REQUIREMENT:
From the data below, return all lines holding the string "else".

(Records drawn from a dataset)
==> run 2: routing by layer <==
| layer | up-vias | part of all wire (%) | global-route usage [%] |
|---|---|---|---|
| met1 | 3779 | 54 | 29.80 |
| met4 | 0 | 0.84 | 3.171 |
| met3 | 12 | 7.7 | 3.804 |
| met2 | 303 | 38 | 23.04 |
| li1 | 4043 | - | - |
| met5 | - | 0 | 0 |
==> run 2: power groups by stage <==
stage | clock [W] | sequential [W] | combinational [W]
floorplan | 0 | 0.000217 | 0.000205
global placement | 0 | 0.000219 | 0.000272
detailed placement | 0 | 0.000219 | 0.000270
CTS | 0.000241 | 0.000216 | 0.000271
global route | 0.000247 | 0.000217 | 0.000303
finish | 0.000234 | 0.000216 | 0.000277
**config.mk**
```make
export PLATFORM = sky130hd
export DESIGN_NAME = uart_cmd_bridge
export DESIGN_NICKNAME = d
export VERILOG_FILES = /design/src/rtl/uart_bridge_pkg.sv /design/src/rtl/bridge_timer.sv /design/src/rtl/uart_cmd_bridge.sv
export SDC_FILE = /design/constraint.sdc
export NUM_CORES = 1
export LEC_CHECK = 0
export BUFFER_PORTS_ARGS = -buffer_cell sky130_fd_sc_hd__buf_2
export CORE_UTILIZATION = 50
export CTS_BUF_LIST = sky130_fd_sc_hd__clkbuf_2 sky130_fd_sc_hd__clkbuf_4 sky130_fd_sc_hd__clkbuf_8
export DETAILED_ROUTE_END_ITERATION = 12
export GPL_TIMING_DRIVEN = 0
export PLACE_DENSITY = 0.83
export SKIP_LAST_GASP = 1
export SYNTH_ARGS = -nofsm -noshare
export SYNTH_HDL_FRONTEND = slang
export SYNTH_SLANG_ARGS = --single-unit
```
**constraint.sdc**
```tcl
create_clock -name clk -period 5.14 [get_ports clk]
set_clock_uncertainty 0.2 [all_clocks]
set_input_delay 0.257 -clock clk [delete_from_list [all_inputs] [get_ports clk]]
set_output_delay 0.257 -clock clk [all_outputs]
set_load 0.05 [all_outputs]
```
**src/rtl/uart_bridge_pkg.sv**
```systemverilog
// rtl/uart_bridge_pkg.sv - shared constants and FSM state type for the UART command bridge
//
// Opcodes:   OP_WRITE (0x57 'W'), OP_READ (0x52 'R')
// Responses: RSP_ACK  (0x4B 'K'), RSP_ERR (0x3F '?')
package uart_bridge_pkg;

    localparam logic [7:0] OP_WRITE = 8'h57;
    localparam logic [7:0] OP_READ  = 8'h52;
    localparam logic [7:0] RSP_ACK  = 8'h4B;
    localparam logic [7:0] RSP_ERR  = 8'h3F;

    typedef enum logic [2:0] {
        IDLE,
        GET_ADDR,
        GET_DATA,
        BUS_WR,
        BUS_RD,
        RD_WAIT,
        SEND
    } state_t;

endpackage

```
**src/rtl/bridge_timer.sv**
```systemverilog
// rtl/bridge_timer.sv - inter-byte timeout counter for the UART command bridge
//
// Parameter: TIMEOUT  cycles to expiry; 0 disables expiry
// Ports:     clk, rst (async, active-high)
//            clear    zero the count (wins over enable)
//            enable   count this cycle (waiting for a byte)
//            expired  combinational: enable is high and the count has reached TIMEOUT-1
module bridge_timer #(
    parameter int unsigned TIMEOUT = 1_000_000
) (
    input  logic clk,
    input  logic rst,
    input  logic clear,
    input  logic enable,
    output logic expired
);

    localparam logic [31:0] LIMIT = 32'(TIMEOUT) - 32'd1;

    logic [31:0] count;

    // The count saturates at LIMIT so a disabled timer (TIMEOUT=0) never wraps.
    always_ff @(posedge clk or posedge rst) begin
        if (rst) begin
            count <= 32'd0;
        end else if (clear) begin
            count <= 32'd0;
        end else if (enable && (count != LIMIT)) begin
            count <= count + 32'd1;
        end
    end

    assign expired = (TIMEOUT != 0) && enable && (count == LIMIT);

endmodule

```
**src/rtl/uart_cmd_bridge.sv**
```systemverilog
// rtl/uart_cmd_bridge.sv - UART byte-stream to register-bus command bridge
//
// Parameter: TIMEOUT   inter-byte timeout in clk cycles (0 disables)
// Ports:     clk, rst                 clock, async active-high reset
//            rx_empty, r_data, rd_uart  receive FIFO head and pop
//            tx_full, wr_uart, w_data   transmit FIFO push and response byte
//            bus_addr, bus_wdata, bus_we, bus_re, bus_rdata  register bus
//            cmd_err                  one-cycle protocol error pulse
//            busy                     high whenever the FSM is not idle
module uart_cmd_bridge
    import uart_bridge_pkg::*;
#(
    parameter int unsigned TIMEOUT = 1_000_000
) (
    input  logic       clk,
    input  logic       rst,
    input  logic       rx_empty,
    input  logic [7:0] r_data,
    output logic       rd_uart,
    input  logic       tx_full,
    output logic       wr_uart,
    output logic [7:0] w_data,
    output logic [7:0] bus_addr,
    output logic [7:0] bus_wdata,
    output logic       bus_we,
    output logic       bus_re,
    input  logic [7:0] bus_rdata,
    output logic       cmd_err,
    output logic       busy
);

    state_t     state;
    state_t     state_next;
    logic       is_write;

    logic       rd_uart_c;
    logic       cmd_err_c;
    logic       op_load;
    logic       addr_load;
    logic       data_load;
    logic       rsp_load;
    logic [7:0] rsp_next;
    logic       timer_clear;
    logic       timer_enable;
    logic       timer_expired;

    bridge_timer #(
        .TIMEOUT (TIMEOUT)
    ) u_timer (
        .clk     (clk),
        .rst     (rst),
        .clear   (timer_clear),
        .enable  (timer_enable),
        .expired (timer_expired)
    );

    always_ff @(posedge clk or posedge rst) begin
        if (rst) begin
            state     <= IDLE;
            is_write  <= 1'b0;
            w_data    <= 8'h00;
            bus_addr  <= 8'h00;
            bus_wdata <= 8'h00;
        end else begin
            state <= state_next;
            if (op_load) begin
                is_write <= (r_data == OP_WRITE);
            end
            if (addr_load) begin
                bus_addr <= r_data;
            end
            if (data_load) begin
                bus_wdata <= r_data;
            end
            if (rsp_load) begin
                w_data <= rsp_next;
            end
        end
    end

    always_comb begin
        state_next   = state;
        rd_uart_c    = 1'b0;
        cmd_err_c    = 1'b0;
        op_load      = 1'b0;
        addr_load    = 1'b0;
        data_load    = 1'b0;
        rsp_load     = 1'b0;
        rsp_next     = w_data;
        timer_clear  = 1'b0;
        timer_enable = 1'b0;

        case (state)
            IDLE: begin
                if (!rx_empty) begin
                    rd_uart_c = 1'b1;
                    if ((r_data == OP_WRITE) || (r_data == OP_READ)) begin
                        op_load     = 1'b1;
                        timer_clear = 1'b1;
                        state_next  = GET_ADDR;
                    end else begin
                        cmd_err_c  = 1'b1;
                        rsp_load   = 1'b1;
                        rsp_next   = RSP_ERR;
                        state_next = SEND;
                    end
                end
            end

            GET_ADDR: begin
                if (!rx_empty) begin
                    rd_uart_c = 1'b1;
                    addr_load = 1'b1;
                    if (is_write) begin
                        timer_clear = 1'b1;
                        state_next  = GET_DATA;
                    end else begin
                        state_next  = BUS_RD;
                    end
                end else begin
                    timer_enable = 1'b1;
                    if (timer_expired) begin
                        cmd_err_c  = 1'b1;
                        rsp_load   = 1'b1;
                        rsp_next   = RSP_ERR;
                        state_next = SEND;
                    end
                end
            end

            GET_DATA: begin
                if (!rx_empty) begin
                    rd_uart_c  = 1'b1;
                    data_load  = 1'b1;
                    state_next = BUS_WR;
                end else begin
                    timer_enable = 1'b1;
                    if (timer_expired) begin
                        cmd_err_c  = 1'b1;
                        rsp_load   = 1'b1;
                        rsp_next   = RSP_ERR;
                        state_next = SEND;
                    end
                end
            end

            BUS_WR: begin
                rsp_load   = 1'b1;
                rsp_next   = RSP_ACK;
                state_next = SEND;
            end

            BUS_RD: begin
                state_next = RD_WAIT;
            end

            // bus_rdata is valid here, one cycle after the bus_re strobe.
            RD_WAIT: begin
                rsp_load   = 1'b1;
                rsp_next   = bus_rdata;
                state_next = SEND;
            end

            SEND: begin
                if (!tx_full) begin
                    state_next = IDLE;
                end
            end

            default: begin
                state_next = IDLE;
            end
        endcase
    end

    // The pop and error pulse are decoded from live FIFO inputs, so they are
    // masked during reset to keep the FIFO untouched while rst is held.
    assign rd_uart = rd_uart_c & ~rst;
    assign cmd_err = cmd_err_c & ~rst;
    assign wr_uart = (state == SEND) && !tx_full;
    assign bus_we  = (state == BUS_WR);
    assign bus_re  = (state == BUS_RD);
    assign busy    = (state != IDLE);

endmodule

```
==> results.cfg <==
[logic_synthesis]
ys_types = 49
ys_ff_latch = 60
synth-main-ff-cell = dfrtp_1
ys_async_sr_fraction = 1.000
synth-seq-area-share = 0.4794
synthCells = 311
yosys.area.top_type_share = 0.4794
synth_edf_count = 0
synthTopCellsByArea = dfrtp_1 (48%), mux2_2 (5.8%), xor2_1 (3.9%), nor2_1 (3.2%), nand2_1 (2.6%)
syn_avg_cell_area_um2 = 10.07
synth_largest_area_cell = dfrtp_1
syn_nets = 332
yosysWarnings = 0
syn-cell-area_mm2 = 0.003132

[route]
wirelength_um = 7406
wire_per_inst_um = 16.03
drc = 0
dr.pass1.iters = 5
vias = 2756
drtAntennaViolNets = 0
drtIter0Drc = 181
viasPerCell = 5.965

[clocking]
post-cts-setup-buffers = 0
clk-insertion-delay-late_ns = 0.34
root_buffer = clkbuf_8
cts_tree = done
numClockSinks = 60
cts.repair.resized = 0
clkTransAtPathRegs_ns = 0.07
htree_levels = 3
cts_buffer_depth = 2
numCtsBuffers = 9

[power]
vdd_drop_max_mv = 0.5413
p_leak_nw = 1.660
total_power_mw = 1.945
power_density_mw_per_mm2 = 515.7

[layout]
final_net_count = 403
fin_util = 0.6297
syn_to_final_growth_pct = 20.46
drive_above_1_share = 0.2506
nFillCells = 468
antennaDiodeCount = 0

[setup_path]
worstPathRequired_ns = 4.68
startpoint_type = flop
cpPeakStageDelay_ns = 0.43
crit_fanout = 7
crit_start = u_timer.count[26]
regToRegStartpoint = state[2]
critical_path_class = reg -> out
path_cells = nor4_1 -> nand4_1 -> nor4_4 -> nor2_1 -> nor3_1 -> buf_2
worstPathArrival_ns = 2.57
cpMaxStageDelayCell = dfrtp_1
worst_setup_path_end_kind = output pin

[sta]
finalMaxSlewViolations = 0
slew_headroom = 0.2403
finalCritPeriodShare = 0.5898
rsz0062_at_grt = false
setup_viol = 0
worst_slack_ns = 2.109
fmax_ghz = 0.3299
period_minus_slack_ns = 3.032
hold_viol_final = 0
worstMarginPinSlew_ns = 1.130
fin_tns_setup_ns = 0
holdWs_ns = 0.02270

[global_routing]
grt_antenna_before_repair = 0
grt_usage = 0.2449
grt_pass1_vias = 2642
grt_max_degree = 37
grt_pass1_wl_um = 12260
grt_overflow = 0

[floorplan]
num_rows = 28
die_height_um = 81.14
die-area_mm2 = 0.006584
core_area_mm2 = 0.005991
start_util = 0.5228
die_x_um = 81.14
ioPinCount = 50

[placed_design]
port_buffers = 48
gp_congestion = 0.8484
dp_hpwl_um = 4884
dpl_worst_slack_ns = 2.412

[outcome]
run_status = completed

[flow_run]
max_cap_viol_count = 0

[worst_hold_path]
hp-class = in -> reg
min-delay-start = bus_rdata[2]
## cells by family (layout without fill, tap and decap cells)
| group | Yosys count | count (layout) | synth area share |
|---|---|---|---|
| DFF | 60 | 60 | 0.4794 |
| adders and majority gates | 1 | 1 | 0.003995 |
| muxes | 21 | 21 | 0.07351 |
| xor gates and xnor gates | 16 | 16 | 0.04475 |
| AOI/OAI and AO/OA | 54 | 54 | 0.1155 |
| and+or+nand+nor | 137 | 137 | 0.2541 |
| buffers and inverters | 22 | 98 | 0.02877 |
## worst max-delay path: cells and delay by family, from the launching register on
kind / cells / cell delay (ns)
and+or+nand+nor: 5 / 1.51
DFF: 1 / 0.43
buffers and inverters: 1 / 0.29
## worst paths after layout
path | cells after the start | slack [ns] | to
max | 6 | 2.11 | cmd_err
min | 3 | 0.02 | w_data[2]
max reg2reg | 6 | 2.40 | u_timer.count[25]
min reg2reg | 1 | 0.31 | u_timer.count[5]
max in group asynchronous | 4 | 3.83 | u_timer.count[1]
min in group asynchronous | 3 | 0.31 | u_timer.count[30]
## power by group
part           total [mW]  internal (mW)  switching, mW
clock               0.386          0.187          0.199
sequential          0.678          0.594         0.0842
combinational       0.882          0.249          0.633
## layout by cell type, fill, tap and decap left out, types with 4 or more instances in the layout
master	count
a211oi_1	4
a21oi_1	12
and3_1	6
buf_2	54
clkbuf_1	10
clkbuf_8	10
dfrtp_1	60
dlygate4sd3_1	11
inv_1	5
mux2_2	16
mux2i_1	5
nand2_1	22
nand3_1	12
nand4_1	13
nor2_1	27
nor3_1	12
nor4_1	9
o211ai_1	7
o21ai_0	11
o32ai_1	4
or3_1	9
or4_1	4
xor2_1	14
## cells in the mapped netlist (5+ instances only)
cell type  instances
xor2_1            14
buf_2              6
nor2_1            27
nand3_1           12
dfrtp_1           60
inv_1              6
or3_1              9
nor3_1            12
o211ai_1           7
clkbuf_1          10
nand4_1           13
and3_1             6
mux2_2            16
nor4_1             9
o21ai_0           11
a21oi_1           12
nand2_1           22
mux2i_1            5
## state kept, by name, indices dropped and copies added (netlist names)
signal	flops
w_data	8
u_timer.count	32
bus_wdata	8
state	3
is_write	1
bus_addr	8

YOUR SOLUTION:
        end else if (clear) begin
        end else if (enable && (count != LIMIT)) begin
        end else begin
                    end else begin
                    end else begin
                end else begin
                end else begin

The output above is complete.